(Provided records Opens)

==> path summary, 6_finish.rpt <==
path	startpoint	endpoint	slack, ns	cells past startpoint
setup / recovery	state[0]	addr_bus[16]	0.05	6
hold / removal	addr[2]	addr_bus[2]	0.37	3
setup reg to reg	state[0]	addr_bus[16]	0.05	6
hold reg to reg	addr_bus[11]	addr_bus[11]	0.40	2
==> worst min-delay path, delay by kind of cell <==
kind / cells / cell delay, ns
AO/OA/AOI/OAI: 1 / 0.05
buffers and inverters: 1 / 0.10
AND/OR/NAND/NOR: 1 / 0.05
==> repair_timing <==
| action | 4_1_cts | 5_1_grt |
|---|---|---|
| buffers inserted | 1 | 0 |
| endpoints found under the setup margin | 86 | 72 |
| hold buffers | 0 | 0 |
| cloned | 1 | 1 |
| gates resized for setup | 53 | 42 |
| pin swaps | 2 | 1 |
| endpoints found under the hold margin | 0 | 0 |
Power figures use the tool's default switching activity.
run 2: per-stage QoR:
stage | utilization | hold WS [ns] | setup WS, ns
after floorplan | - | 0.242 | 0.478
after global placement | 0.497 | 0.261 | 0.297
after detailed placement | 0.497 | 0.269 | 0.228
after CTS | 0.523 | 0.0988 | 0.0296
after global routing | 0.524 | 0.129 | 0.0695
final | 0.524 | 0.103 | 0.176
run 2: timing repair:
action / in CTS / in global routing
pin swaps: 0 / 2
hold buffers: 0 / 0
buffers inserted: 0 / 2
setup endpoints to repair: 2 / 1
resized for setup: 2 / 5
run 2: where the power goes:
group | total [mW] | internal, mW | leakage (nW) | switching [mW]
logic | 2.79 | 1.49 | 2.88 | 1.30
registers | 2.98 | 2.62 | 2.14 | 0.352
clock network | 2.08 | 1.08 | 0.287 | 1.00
<file path="config.mk">
export PLATFORM = sky130hd
export DESIGN_NAME = mem_arbiter_flat
export DESIGN_NICKNAME = d
export VERILOG_FILES = /design/src/rtl/mem_arbiter_if.sv /design/src/rtl/mem_arbiter.sv /design/src/flat_wrapper.sv
export SDC_FILE = /design/constraint.sdc
export NUM_CORES = 1
export LEC_CHECK = 0
export BUFFER_PORTS_ARGS = -buffer_cell sky130_fd_sc_hd__clkbuf_2
export CORE_MARGIN = 3
export CORE_UTILIZATION = 41
export DETAILED_ROUTE_END_ITERATION = 6
export GPL_TIMING_DRIVEN = 0
export PLACE_DENSITY = 0.75
export SLEW_MARGIN = 20
export SYNTH_ARGS = -nofsm -noshare
export SYNTH_HDL_FRONTEND = slang
export SYNTH_SLANG_ARGS = --single-unit
</file>
<file path="constraint.sdc">
create_clock -name clk -period 2.5 [get_ports clk]
set_input_delay 0.5 -clock clk [delete_from_list [all_inputs] [get_ports clk]]
set_output_delay 0.5 -clock clk [all_outputs]
set_load 0.005 [all_outputs]
</file>
==> src/rtl/pwm_update_arbiter.sv <==
// Shares one PWM generator config port among NUM_REQ requesters and issues one clamped update per PWM period.
// Define PWM_ARB_FIXED_PRIO_EN for fixed-priority arbitration (lowest index wins); default is round-robin.
module pwm_update_arbiter #(
    parameter int unsigned NUM_REQ   = 3,
    parameter int unsigned TIMEOUT   = 0,
    parameter logic [7:0]  RESET_TOP = 8'hff
) (
    input  logic                       i_clk,
    input  logic                       i_rst,
    input  logic [NUM_REQ-1:0]         i_req_valid,
    output logic [NUM_REQ-1:0]         o_req_ready,
    input  logic [8*NUM_REQ-1:0]       i_req_top,
    input  logic [9*NUM_REQ-1:0]       i_req_compare,
    input  logic                       i_period_end,
    output logic [7:0]                 o_top,
    output logic                       o_top_valid,
    output logic [8:0]                 o_compare,
    output logic                       o_compare_valid,
    output logic [$clog2(NUM_REQ)-1:0] o_grant_id,
    output logic                       o_busy
);
    localparam int unsigned ID_W  = $clog2(NUM_REQ);
    localparam int unsigned CNT_W = (TIMEOUT > 1) ? $clog2(TIMEOUT) : 1;
    localparam logic [CNT_W-1:0] CNT_LAST = CNT_W'((TIMEOUT > 0) ? (TIMEOUT - 1) : 0);

    typedef enum logic [1:0] {
        IDLE  = 2'd0,
        HELD  = 2'd1,
        ISSUE = 2'd2
    } state_e;

    state_e           state_q, state_d;
    logic [CNT_W-1:0] cnt_q, cnt_d;
    logic [ID_W-1:0]  grant_q, grant_d;
    logic [7:0]       top_hold_q, top_hold_d;
    logic [8:0]       cmp_hold_q, cmp_hold_d;
    logic [7:0]       top_q, top_d;
    logic [8:0]       cmp_q, cmp_d;
    logic             valid_q, valid_d;

    logic             win_found;
    logic [ID_W-1:0]  win_idx;
    logic             xfer;
    logic [7:0]       top_sel;
    logic [8:0]       cmp_sel;
    logic [8:0]       top_p1;
    logic [8:0]       cmp_clamped;
    logic             timed_out;

`ifdef PWM_ARB_FIXED_PRIO_EN
    // Lowest-index valid requester wins.
    always_comb begin
        win_found = 1'b0;
        win_idx   = '0;
        for (int unsigned i = 0; i < NUM_REQ; i++) begin
            if (!win_found && i_req_valid[i]) begin
                win_found = 1'b1;
                win_idx   = ID_W'(i);
            end
        end
    end
`else
    logic [ID_W-1:0] ptr_q, ptr_d;

    // First valid requester at or above the pointer, wrapping around.
    always_comb begin
        int unsigned idx;
        idx       = 0;
        win_found = 1'b0;
        win_idx   = '0;
        for (int unsigned i = 0; i < NUM_REQ; i++) begin
            idx = 32'(ptr_q) + i;
            if (idx >= NUM_REQ) begin
                idx = idx - NUM_REQ;
            end
            if (!win_found && i_req_valid[idx]) begin
                win_found = 1'b1;
                win_idx   = ID_W'(idx);
            end
        end
    end

    always_comb begin
        ptr_d = ptr_q;
        if (xfer) begin
            ptr_d = (win_idx == ID_W'(NUM_REQ - 1)) ? '0 : win_idx + 1'b1;
        end
    end

    always_ff @(posedge i_clk or posedge i_rst) begin
        if (i_rst) begin
            ptr_q <= '0;
        end else begin
            ptr_q <= ptr_d;
        end
    end
`endif

    assign xfer        = (state_q == IDLE) && win_found;
    assign o_req_ready = NUM_REQ'(xfer) << win_idx;

    // Compare above top+1 would never match; saturate to 100% duty.
    assign top_sel     = i_req_top[8*win_idx +: 8];
    assign cmp_sel     = i_req_compare[9*win_idx +: 9];
    assign top_p1      = {1'b0, top_sel} + 9'd1;
    assign cmp_clamped = (cmp_sel > top_p1) ? top_p1 : cmp_sel;

    assign timed_out = (TIMEOUT > 0) && (cnt_q == CNT_LAST);

    always_comb begin
        state_d    = state_q;
        cnt_d      = cnt_q;
        grant_d    = grant_q;
        top_hold_d = top_hold_q;
        cmp_hold_d = cmp_hold_q;
        top_d      = top_q;
        cmp_d      = cmp_q;
        valid_d    = 1'b0;
        case (state_q)
            IDLE: begin
                if (xfer) begin
                    top_hold_d = top_sel;
                    cmp_hold_d = cmp_clamped;
                    grant_d    = win_idx;
                    cnt_d      = '0;
                    state_d    = HELD;
                end
            end
            HELD: begin
                if (i_period_end || timed_out) begin
                    top_d   = top_hold_q;
                    cmp_d   = cmp_hold_q;
                    valid_d = 1'b1;
                    state_d = ISSUE;
                end else begin
                    cnt_d = cnt_q + 1'b1;
                end
            end
            ISSUE: begin
                state_d = IDLE;
            end
            default: begin
                state_d = IDLE;
            end
        endcase
    end

    always_ff @(posedge i_clk or posedge i_rst) begin
        if (i_rst) begin
            state_q    <= IDLE;
            cnt_q      <= '0;
            grant_q    <= '0;
            top_hold_q <= '0;
            cmp_hold_q <= '0;
            top_q      <= RESET_TOP;
            cmp_q      <= '0;
            valid_q    <= 1'b0;
        end else begin
            state_q    <= state_d;
            cnt_q      <= cnt_d;
            grant_q    <= grant_d;
            top_hold_q <= top_hold_d;
            cmp_hold_q <= cmp_hold_d;
            top_q      <= top_d;
            cmp_q      <= cmp_d;
            valid_q    <= valid_d;
        end
    end

    assign o_top           = top_q;
    assign o_compare       = cmp_q;
    assign o_top_valid     = valid_q;
    assign o_compare_valid = valid_q;
    assign o_grant_id      = grant_q;
    assign o_busy          = (state_q != IDLE);

endmodule
==> config.mk <==
export PLATFORM = sky130hd
export DESIGN_NAME = pwm_update_arbiter
export DESIGN_NICKNAME = d
export VERILOG_FILES = /design/src/rtl/pwm_update_arbiter.sv
export SDC_FILE = /design/constraint.sdc
export NUM_CORES = 1
export LEC_CHECK = 0
export CAP_MARGIN = 20
export CORE_UTILIZATION = 50
export DETAILED_ROUTE_END_ITERATION = 7
export PLACE_DENSITY = 0.83
export SLEW_MARGIN = 10
export SYNTH_ARGS = -nofsm -noshare
export SYNTH_HDL_FRONTEND = slang
export SYNTH_SLANG_ARGS = --single-unit
==> constraint.sdc <==
create_clock -name i_clk -period 13.79 [get_ports i_clk]
set_clock_uncertainty 0.15 [all_clocks]
set_input_delay 2.758 -clock i_clk [delete_from_list [all_inputs] [get_ports i_clk]]
set_output_delay 2.758 -clock i_clk [all_outputs]
set_load 0.01 [all_outputs]
==> impl_metrics.csv <==
group,metric,value,unit
run_status,outcome,"finished clean",
power_and_ir_drop,pwr-share-comb,0.712,
clock_tree,clock_latency,290,ps
power_and_ir_drop,peakVddDrop,0.120,mV
sta,timing.final.crit_share,0.614,
power_and_ir_drop,power_density,287,nW/µm²
global_routing,grt_max_degree,42,
yosys,ys_ff_latch,41,
yosys,synth_top_area_share,0.290,
die,core-area,5510,µm²
finish,n_antenna_cell,0,
sta,rsz0062_at_grt,"false",
setup_path,crit_path_start,"i_req_valid[1]",
global_routing,grt_pass1_wl,10.9,mm
setup_path,crit_required,10880,ps
setup_path,r2r-start,"ptr_q[1]",
placement,dp_hpwl,5.24,mm
die,die_area,6010,µm²
setup_path,crit_path_end_kind,"output pin",
run,max-cap-violations,0,
global_routing,grt_pass1_vias,2270,
sta,fmax,0.118,GHz
yosys,synth_edf_count,0,
placement,portBuffers,81,
setup_path,cp.arrival,5560,ps
yosys,synth_largest_area_cell,"dfrtp_1",
clock_tree,cts_tree,"yes",
clock_tree,cts.clk_slew.worst_paths,70,ps
yosys,synth.distinct_cells,54,
finish,layout-drive-gt1-share,0.183,
setup_path,critical_path_class,"in2out",
sta,finalHoldViolations,0,
die,rows,27,
yosys,syn_inst,290,
clock_tree,numCtsBuffers,5,
global_routing,grt_antenna_before_repair,0,
placement,place_congestion,0.951,
sta,slew_viol_final,0,
drt,wire_per_inst,15.1,µm
drt,drtIter0Drc,163,
die,die_x,77.5,µm
power_and_ir_drop,p_leak,1.58,nW
setup_path,reg2regPathDepth,20,
clock_tree,cts_resized,0,
die,start_util,0.518,
placement,placed_area,3680,µm²
setup_path,r2r_setup_slack,8250,ps
sta,relSlewSlack,0.494,
drt,viasPerCell,5.55,
clock_tree,cts_root_buf,"clkbuf_8",
yosys,ys_warn_count,0,
drt,drcViolationCount,0,
power_and_ir_drop,p_int,600,µW
global_routing,grt_usage,0.235,
yosys,ys_top_cells_by_area,"dfrtp_1 (29%), mux2_2 (9.9%), dfstp_2 (7.4%)",
hold_path,min_from,"o_grant_id[0]",
setup_path,critPathLaunchType,"input pin",
power_and_ir_drop,clock_power_share,0.089,
yosys,async_reset_ff_frac,1.00,
yosys,syn-cell-area,2850,µm²
clock_tree,postCtsSetupRepairBufs,0,
sta,setup_viol,0,
die,fp.dieH,77.5,µm
drt,first_pass_iters,5,
drt,totalWireLength,6.65,mm
drt,ant_nets,0,
setup_path,worstPathMaxFanout,29,
global_routing,grt_overflow,0,
sta,tightest_slew,751,ps
clock_tree,postCtsHoldBufs,0,
hold_path,holdPathStages,1,
yosys,synth-main-ff-cell,"dfrtp_1",
die,io_pins,82,
power_and_ir_drop,power_frac_seq,0.199,
sta,period_needed,8460,ps
finish,nNetsFinal,437,
hold_path,worstHoldEndpoint,"o_grant_id[0]",
power_and_ir_drop,p_sw_frac,0.450,
drt,dr_total_vias,2437,
power_and_ir_drop,p_sw,491,µW
clock_tree,cts_sinks,41,
yosys,synth_nets,361,
yosys,seq_area_frac_synth,0.363,
clock_tree,cts.path.max_buffers,2,
finish,finalInstanceArea,3800,µm²
setup_path,r2r-end,"cmp_hold_q[0]",
hold_path,min_path_type,"reg2reg",
yosys,syn_area_per_cell,9.83,µm²
sta,tns,0,ps
clock_tree,htree_levels,2,
finish,final.fill_count,433,
finish,area_delta_synth_final,33.3,%
[per-stage QoR]
step	utilization	hold slack, ps	instances	power [mW]	setup WS (ps)
2_1_floorplan	-	293	290	0.787	6530
3_3_place_gp	0.668	306	430	0.975	5400
3_5_place_dp	0.668	321	430	0.986	5310
4_1_cts	0.689	341	438	1.08	5310
5_1_grt	0.690	365	439	1.19	5140
6_report	0.690	335	439	1.09	5330
[power by group through the flow]
stage               Sequential (mW)  Clock (mW)  Combinational (mW)
global route                  0.225       0.104               0.860
finish                        0.218      0.0971               0.776
global placement              0.216           0               0.759
floorplan                     0.224           0               0.563
detailed placement            0.220           0               0.766
CTS                           0.218      0.0983               0.768
[sequential cells by signal, summed over array words and instances, names as in the netlist]
register,cells
ptr_q,2
o_compare,9
state_q,2
o_grant_id,2
o_compare_valid,1
cmp_hold_q,9
o_top,8
top_hold_q,8
[synthesized netlist by cell type (all sizes together) (3+ instances only)]
cell,n
ha,14
a21oi,6
dfrtp,33
xnor2,3
nor2,15
and2,3
mux2i,16
nand3,12
nand2,35
or2,4
buf,10
mux2,26
a31o,5
inv,7
nor2b,6
dfstp,8
o21a,4
nand2b,4
nor3,3
clkbuf,6
a21o,3
nor4b,3
nand3b,4
nand4,8
a22oi,6
o21ai,25
[cell usage in the layout (no fill, tap or decap), drive strengths merged, types with 5 or more instances in the layout]
master         instances
clkdlybuf4s50         81
nand2                 35
dfrtp                 33
mux2                  26
o21ai                 25
mux2i                 16
nor2                  15
ha                    14
nand3                 12
nand4                  8
dfstp                  8
inv                    7
clkbuf                 7
nor2b                  6
a21oi                  6
a22oi                  6
a31o                   5
[critical path, cell delays in order]
cell and delay (ps):
clkdlybuf4s50_1 570, nor2b_1 70, nor4b_1 380, nor3_2 100, o31ai_4 280, buf_4 350, and2_1 280, nor2b_1 200
clkdlybuf4s50_1 560
[cell type report]
| class | count | area, µm² | area share |
|---|---|---|---|
| Timing Repair Buffer | 85 | 841 | 0.221 |
| Sequential cell | 41 | 1040 | 0.273 |
| Multi-Input combinational cell | 226 | 1690 | 0.445 |
| Clock inverter | 1 | 30.0 | 0.00790 |
| Clock buffer | 7 | 86.3 | 0.0227 |
| Tap cell | 72 | 90.1 | 0.0237 |
| Inverter | 7 | 26.3 | 0.00691 |
[worst max-delay path by stage]
stage               depth (start not counted)  slack [ps]        endpoint
floorplan                                   9        6530  o_req_ready[0]
global placement                            9        5400  o_req_ready[2]
detailed placement                          9        5310  o_req_ready[2]
CTS                                         9        5310  o_req_ready[2]
global route                                9        5140  o_req_ready[2]
finish                                      9        5330  o_req_ready[2]
[logic make-up after synthesis]
| logic type | Yosys count | share of synthesized area |
|---|---|---|
| AND/OR/NAND/NOR | 103 | 0.191 |
| AO/OA/AOI/OAI | 62 | 0.162 |
| multiplexers | 42 | 0.163 |
| flip-flops | 41 | 0.363 |
| buffers and inverters | 23 | 0.0439 |
| adder cells (fa/ha/maj) | 14 | 0.0614 |
| XOR/XNOR | 5 | 0.0154 |
[per-layer routing]
metal | share of wire | wire length [µm] | GRT usage | vias up
met5 | 0 | 0 | 0 | -
met4 | 0.019 | 128 | 0.0962 | 0
met3 | 0.051 | 338 | 0.0306 | 11
met2 | 0.48 | 3170 | 0.379 | 100
met1 | 0.45 | 3010 | 0.316 | 1121
li1 | - | - | - | 1205
Power figures use the tool's default switching activity.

(Provided records Closes)

→ **Goal of the exercise**: Using the data above, transcribe the lines that run from the line with "min-delay path, delay" to the line with "registers | 2.98 | 2.62 | 2.14 | 0.352", both ends kept, and output nothing else.

→ **Result of the task**:
==> worst min-delay path, delay by kind of cell <==
kind / cells / cell delay, ns
AO/OA/AOI/OAI: 1 / 0.05
buffers and inverters: 1 / 0.10
AND/OR/NAND/NOR: 1 / 0.05
==> repair_timing <==
| action | 4_1_cts | 5_1_grt |
|---|---|---|
| buffers inserted | 1 | 0 |
| endpoints found under the setup margin | 86 | 72 |
| hold buffers | 0 | 0 |
| cloned | 1 | 1 |
| gates resized for setup | 53 | 42 |
| pin swaps | 2 | 1 |
| endpoints found under the hold margin | 0 | 0 |
Power figures use the tool's default switching activity.
run 2: per-stage QoR:
stage | utilization | hold WS [ns] | setup WS, ns
after floorplan | - | 0.242 | 0.478
after global placement | 0.497 | 0.261 | 0.297
after detailed placement | 0.497 | 0.269 | 0.228
after CTS | 0.523 | 0.0988 | 0.0296
after global routing | 0.524 | 0.129 | 0.0695
final | 0.524 | 0.103 | 0.176
run 2: timing repair:
action / in CTS / in global routing
pin swaps: 0 / 2
hold buffers: 0 / 0
buffers inserted: 0 / 2
setup endpoints to repair: 2 / 1
resized for setup: 2 / 5
run 2: where the power goes:
group | total [mW] | internal, mW | leakage (nW) | switching [mW]
logic | 2.79 | 1.49 | 2.88 | 1.30
registers | 2.98 | 2.62 | 2.14 | 0.352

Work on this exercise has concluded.